`config.mk`:
```
export PLATFORM = sky130hd
export DESIGN_NAME = nand_page_reader
export DESIGN_NICKNAME = d
export VERILOG_FILES = /design/src/rtl/nprd_pkg.sv /design/src/rtl/nprd_phase_timer.sv /design/src/rtl/nprd_row_addr.sv /design/src/rtl/nand_page_reader.sv
export SDC_FILE = /design/constraint.sdc
export NUM_CORES = 1
export LEC_CHECK = 0
export BUFFER_PORTS_ARGS = -buffer_cell sky130_fd_sc_hd__buf_4
export CORE_AREA = 2 2 111 113
export CTS_CLUSTER_DIAMETER = 50
export DETAILED_ROUTE_END_ITERATION = 7
export DIE_AREA = 0 0 113 115
export GPL_TIMING_DRIVEN = 1
export PLACE_DENSITY = 0.47
export SLEW_MARGIN = 20
export SYNTH_ARGS = -nofsm -noshare
export SYNTH_HDL_FRONTEND = slang
export SYNTH_SLANG_ARGS = --single-unit
```
`constraint.sdc`:
```
create_clock -name clk -period 3.44 [get_ports clk]
set_input_delay 0 -clock clk [delete_from_list [all_inputs] [get_ports clk]]
set_output_delay 0 -clock clk [all_outputs]
set_load 0.01 [all_outputs]
```
`src/rtl/nprd_pkg.sv`:
```
package nprd_pkg;
    typedef enum logic [3:0] {
        S_IDLE,
        S_CMD_RD,
        S_COL,
        S_ROW,
        S_TAIL,
        S_CMD_CF,
        S_WAIT_LO,
        S_WAIT_HI,
        S_DATA
    } nprd_state_t;

    localparam logic [7:0] OP_READ0   = 8'h00;
    localparam logic [7:0] OP_CONFIRM = 8'h30;
    localparam logic [7:0] ADDR_ZERO  = 8'h00;
    localparam int         CHUNK_BYTES = 512;
endpackage

```
`src/rtl/nprd_phase_timer.sv`:
```
module nprd_phase_timer #(
    parameter int PH = 2
) (
    input  logic clk,
    input  logic rst_n,
    input  logic run,
    output logic low,
    output logic last
);
    localparam int CW = (2 * PH > 1) ? $clog2(2 * PH) : 1;
    localparam logic [CW-1:0] LOW_END = CW'(PH);
    localparam logic [CW-1:0] LAST_V  = CW'(2 * PH - 1);

    logic [CW-1:0] cnt;

    always_ff @(posedge clk) begin
        if (!rst_n) begin
            cnt <= '0;
        end else if (!run || last) begin
            cnt <= '0;
        end else begin
            cnt <= cnt + 1'b1;
        end
    end

    assign low  = run && (cnt < LOW_END);
    assign last = run && (cnt == LAST_V);

    AST_PHASE_RANGE: assert property (@(posedge clk) disable iff (!rst_n)
        cnt <= LAST_V);
    AST_PHASE_CLEAR: assert property (@(posedge clk) disable iff (!rst_n)
        !run |=> (cnt == '0));
endmodule

```
`src/rtl/nprd_row_addr.sv`:
```
module nprd_row_addr #(
    parameter int W     = 24,
    parameter int TOTAL = 65536
) (
    input  logic         clk,
    input  logic         rst_n,
    input  logic         load,
    input  logic [W-1:0] page_in,
    input  logic         shift,
    output logic [7:0]   row_byte,
    output logic         row_last,
    output logic         in_range
);
    localparam logic [W-1:0] CNT_INIT = W'(TOTAL - 1);
    localparam logic [W:0]   LIMIT    = (W + 1)'(TOTAL);

    logic [W-1:0] pg;
    logic [W-1:0] cnt;
    logic         rng;

    always_ff @(posedge clk) begin
        if (!rst_n) begin
            pg  <= '0;
            cnt <= '0;
            rng <= 1'b0;
        end else if (load) begin
            pg  <= page_in;
            cnt <= CNT_INIT;
            rng <= ({1'b0, page_in} <= LIMIT);
        end else if (shift) begin
            pg  <= pg >> 8;
            cnt <= cnt >> 8;
        end
    end

    assign row_byte = pg[7:0];
    assign row_last = ((cnt >> 8) == '0);
    assign in_range = rng;

    AST_ROW_LSB_FIRST: assert property (@(posedge clk) disable iff (!rst_n)
        load |=> (row_byte == $past(page_in[7:0])));
endmodule

```
`src/rtl/nand_page_reader.sv`:
```
module nand_page_reader
    import nprd_pkg::*;
#(
    parameter int PAGE_BYTES  = 2048,
    parameter int TOTAL_PAGES = 65536,
    parameter int PAGE_NUM_W  = 24,
    parameter int T_PH        = 2,
    parameter int BUSY_TMO    = 1000,
    localparam int NCHUNK     = PAGE_BYTES / CHUNK_BYTES,
    localparam int CHUNK_W    = (NCHUNK > 1) ? $clog2(NCHUNK) : 1
) (
    input  logic                  clk,
    input  logic                  rst_n,
    input  logic                  start,
    input  logic [PAGE_NUM_W-1:0] page_num,
    output logic                  done,
    output logic                  err,
    output logic                  nand_cle,
    output logic                  nand_ale,
    output logic                  nand_we_n,
    output logic                  nand_re_n,
    output logic [7:0]            nand_io_out,
    output logic                  nand_io_oe,
    input  logic [7:0]            nand_io_in,
    input  logic                  nand_rb_n,
    output logic                  buf_we,
    output logic [CHUNK_W-1:0]    buf_chunk,
    output logic [8:0]            buf_offset,
    output logic [7:0]            buf_data
);
    localparam int  BYTE_W = $clog2(PAGE_BYTES);
    localparam int  TMO_W  = $clog2(BUSY_TMO + 1);
    localparam bit  LARGE  = (PAGE_BYTES > CHUNK_BYTES);
    localparam logic [BYTE_W-1:0] LAST_BYTE = BYTE_W'(PAGE_BYTES - 1);
    localparam logic [TMO_W-1:0]  TMO_LAST  = TMO_W'(BUSY_TMO - 1);

    nprd_state_t       state, nxt;
    logic              col_second;
    logic [BYTE_W-1:0] bidx;
    logic [TMO_W-1:0]  tmo;
    logic              done_q, err_q;
    logic              run, ph_low, ph_last;
    logic              row_shift, row_last, in_range;
    logic [7:0]        row_byte;
    logic              launch, tmo_hit, is_wait;

    assign launch    = (state == S_IDLE) && start;
    assign is_wait   = (state == S_WAIT_LO) || (state == S_WAIT_HI);
    assign tmo_hit   = is_wait && (tmo == TMO_LAST);
    assign run       = (state == S_CMD_RD) || (state == S_COL) || (state == S_ROW) ||
                       (state == S_TAIL) || (state == S_CMD_CF) || (state == S_DATA);
    assign row_shift = (state == S_ROW) && ph_last;

    nprd_phase_timer #(.PH(T_PH)) u_timer (
        .clk  (clk),
        .rst_n(rst_n),
        .run  (run),
        .low  (ph_low),
        .last (ph_last)
    );

    nprd_row_addr #(.W(PAGE_NUM_W), .TOTAL(TOTAL_PAGES)) u_row (
        .clk     (clk),
        .rst_n   (rst_n),
        .load    (launch),
        .page_in (page_num),
        .shift   (row_shift),
        .row_byte(row_byte),
        .row_last(row_last),
        .in_range(in_range)
    );

    // next-state decision
    always_comb begin
        nxt = state;
        unique case (state)
            S_IDLE:    if (start) nxt = S_CMD_RD;
            S_CMD_RD:  if (ph_last) nxt = S_COL;
            S_COL:     if (ph_last) begin
                           if (LARGE && !col_second) nxt = S_COL;
                           else if (in_range)         nxt = S_ROW;
                           else                       nxt = S_TAIL;
                       end
            S_ROW:     if (ph_last && row_last) nxt = S_TAIL;
            S_TAIL:    if (ph_last) nxt = LARGE ? S_CMD_CF : S_WAIT_LO;
            S_CMD_CF:  if (ph_last) nxt = S_WAIT_LO;
            S_WAIT_LO: if (!nand_rb_n) nxt = S_WAIT_HI;
                       else if (tmo_hit) nxt = S_IDLE;
            S_WAIT_HI: if (nand_rb_n) nxt = S_DATA;
                       else if (tmo_hit) nxt = S_IDLE;
            S_DATA:    if (ph_last && (bidx == LAST_BYTE)) nxt = S_IDLE;
            default:   nxt = S_IDLE;
        endcase
    end

    // state register and sequencing counters
    always_ff @(posedge clk) begin
        if (!rst_n) begin
            state      <= S_IDLE;
            col_second <= 1'b0;
            bidx       <= '0;
            tmo        <= '0;
            done_q     <= 1'b0;
            err_q      <= 1'b0;
        end else begin
            state  <= nxt;
            done_q <= (state == S_DATA) && ph_last && (bidx == LAST_BYTE);
            if (launch) begin
                col_second <= 1'b0;
                bidx       <= '0;
                err_q      <= 1'b0;
            end
            if ((state == S_COL) && ph_last) col_second <= 1'b1;
            if ((state == S_DATA) && ph_last) bidx <= bidx + 1'b1;
            if (!is_wait || (nxt != state)) tmo <= '0;
            else                            tmo <= tmo + 1'b1;
            if (tmo_hit && (nxt == S_IDLE)) err_q <= 1'b1;
        end
    end

    // outputs
    always_comb begin
        nand_cle    = (state == S_CMD_RD) || (state == S_CMD_CF);
        nand_ale    = (state == S_COL) || (state == S_ROW) || (state == S_TAIL);
        nand_io_oe  = nand_cle || nand_ale;
        nand_we_n   = !(nand_io_oe && ph_low);
        nand_re_n   = !((state == S_DATA) && ph_low);
        unique case (state)
            S_CMD_CF: nand_io_out = OP_CONFIRM;
            S_ROW:    nand_io_out = row_byte;
            S_CMD_RD: nand_io_out = OP_READ0;
            default:  nand_io_out = ADDR_ZERO;
        endcase
        buf_we      = (state == S_DATA) && ph_last;
        buf_offset  = bidx[8:0];
        buf_data    = nand_io_in;
        done        = done_q;
        err         = err_q;
    end

    generate
        if (NCHUNK > 1) begin : g_multi_chunk
            assign buf_chunk = bidx[BYTE_W-1:9];
        end else begin : g_single_chunk
            assign buf_chunk = '0;
        end
    endgenerate

    AST_CMD_ADDR_EXCL: assert property (@(posedge clk) disable iff (!rst_n)
        !(nand_cle && nand_ale));
    AST_STROBE_EXCL: assert property (@(posedge clk) disable iff (!rst_n)
        !(!nand_we_n && !nand_re_n));
    AST_DONE_ONE_CYCLE: assert property (@(posedge clk) disable iff (!rst_n)
        done |=> !done);
    AST_DONE_AFTER_WRITE: assert property (@(posedge clk) disable iff (!rst_n)
        done |-> $past(buf_we));
    AST_ERR_NO_DONE: assert property (@(posedge clk) disable iff (!rst_n)
        $rose(err) |-> !done);
endmodule

```
==> metrics.md, run 1 <==
| Metric | Value |
|---|---|
| Slew headroom | 37.7% |
| Average wire per standard cell | 14.6 microns |
| Fin Hold WS | 0.00392 ps |
| Largest net degree at the start of global routing | 48 |
| Critical path's largest stage delay | 900 ps |
| Drt pass-1 iters | 8 |
| Period utilisation layout | 72.7% |
| Critical Path Start Type | flip-flop |
| Hpwl dp | 5.44 mm |
| Post-synth EDFFs | 0 |
| Initial Util | 24.5% |
| M1 GR Usage | 16.7% |
| CP Class | reg2reg |
| Layout area overhead | 22.6% |
| Clock-pin slew on the worst setup and hold paths | 70 ps |
| Row cnt | 40 |
| Design area | 0.00355 sq mm |
| Clock sinks | 56 |
| Worst hold start | nand_io_in[4] |
| Grt ovf | 0 |
| Top-area cell type share of the netlist area | 38.7% |
| Worst reg2reg startpoint | state[0] |
| Fin Setup TNS | 0 ps |
| CTS tree | yes |
| Syn avg cell area | 8.28 sq um |
| Core area | 0.0118 sq mm |
| Most common flop cell mapped by yosys | dfxtp_1 |
| Clk Latency, worst-skew pair | 290 ps |
| Num CTS Buffers | 5 |
| CP Capture Type | flip-flop |
| Die span in y | 115 microns |
| Commonest non-fill, non-tap cell in the layout | buf_4 |
| Drt via density | 5.02 |
| CP Data Arrival Time | 2670 ps |
| PortBufs | 54 |
| F_max | 400 MHz |
| Critical Path Fanout Max | 27 |
| Synthesis Warnings | 0 |
| Failing checks | design-rule violations |
| Register area share after synthesis | 38.7% |
| Nets | 427 |
| Crit path launch | state[0] |
| Cell Area, Synth | 0.00290 sq mm |
| Worst-Margin Slew | 935 ps |
| Num ports | 71 |
| DIE AREA | 0.0130 sq mm |
| M3 GR Usage | 2.53% |
| RSZ-0062 raised after global routing | false |
| Post-detailed-route count of antenna-violating nets | 0 |
| Core Util, Final | 30.1% |
| Power per cell area | 377 mW/mm^2 |
| Status | finished, violations left |
| Clk root buf | clkbuf_16 |
| Total track usage | 11.7% |
| Tmin final | 2500 ps |
| Post-Synthesis Net Count | 389 |
| Die X | 113 microns |
| Area after DPL | 0.00333 sq mm |
| Synth area leader | dfxtp_1 |
| Global routing usage on met2 | 18.2% |
| Routability-driven placement congestion ratio | 0.753 |
| Maximum root-to-sink buffer count | 2 |
| Final Max Slew Viols | 0 |
| # H-tree levels | 2 |
| Initial detailed-routing violation count | 194 |
| Clock Skew | 8.37 ps |
| Slowest library cell on the worst path | and4bb_1 |
| Initial antenna violation count | 0 |
| Antenna diode count | 0 |
| Vias | 2,692 |
| Fin. Hold Viols | 0 |
| Synth Register Bits | 56 |
| Post-route DRC | 6 |
| Synth Instances | 350 |
| Distinct cell type count after synthesis | 56 |
| Crit path cell chain | and4bb_1 -> nand2_2 -> a21oi_1 -> nor2_1 |
| Ys async rst share | 0% |
| Setup violations, final | 0 |
| First-pass GRT wire length | 12.5 mm |
| Final WL | 7.83 mm |
| Busiest grt layer | met2 |
| Vias in the first global route | 2,428 |
| Max-capacitance violation count | 0 |
| CP required | 3610 ps |
| Layout cells sized above 1 | 19.5% |
| Static Leakage | 1.26 nW |
| Max VDD drop | 0.250 mV |
| Commonest cells after routing, fill and taps aside | buf_4, dfxtp_1, nand2_1 |
| Synth top area cells | dfxtp_1, nand3_1, a311oi_1 |
| Worst hold path type | in2out |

WHAT YOU NEED TO DO: Write out exactly the lines that run from the one containing "final | 2500 ps |" to the end of the records, both end lines included.

RESULT BELOW:
| Tmin final | 2500 ps |
| Post-Synthesis Net Count | 389 |
| Die X | 113 microns |
| Area after DPL | 0.00333 sq mm |
| Synth area leader | dfxtp_1 |
| Global routing usage on met2 | 18.2% |
| Routability-driven placement congestion ratio | 0.753 |
| Maximum root-to-sink buffer count | 2 |
| Final Max Slew Viols | 0 |
| # H-tree levels | 2 |
| Initial detailed-routing violation count | 194 |
| Clock Skew | 8.37 ps |
| Slowest library cell on the worst path | and4bb_1 |
| Initial antenna violation count | 0 |
| Antenna diode count | 0 |
| Vias | 2,692 |
| Fin. Hold Viols | 0 |
| Synth Register Bits | 56 |
| Post-route DRC | 6 |
| Synth Instances | 350 |
| Distinct cell type count after synthesis | 56 |
| Crit path cell chain | and4bb_1 -> nand2_2 -> a21oi_1 -> nor2_1 |
| Ys async rst share | 0% |
| Setup violations, final | 0 |
| First-pass GRT wire length | 12.5 mm |
| Final WL | 7.83 mm |
| Busiest grt layer | met2 |
| Vias in the first global route | 2,428 |
| Max-capacitance violation count | 0 |
| CP required | 3610 ps |
| Layout cells sized above 1 | 19.5% |
| Static Leakage | 1.26 nW |
| Max VDD drop | 0.250 mV |
| Commonest cells after routing, fill and taps aside | buf_4, dfxtp_1, nand2_1 |
| Synth top area cells | dfxtp_1, nand3_1, a311oi_1 |
| Worst hold path type | in2out |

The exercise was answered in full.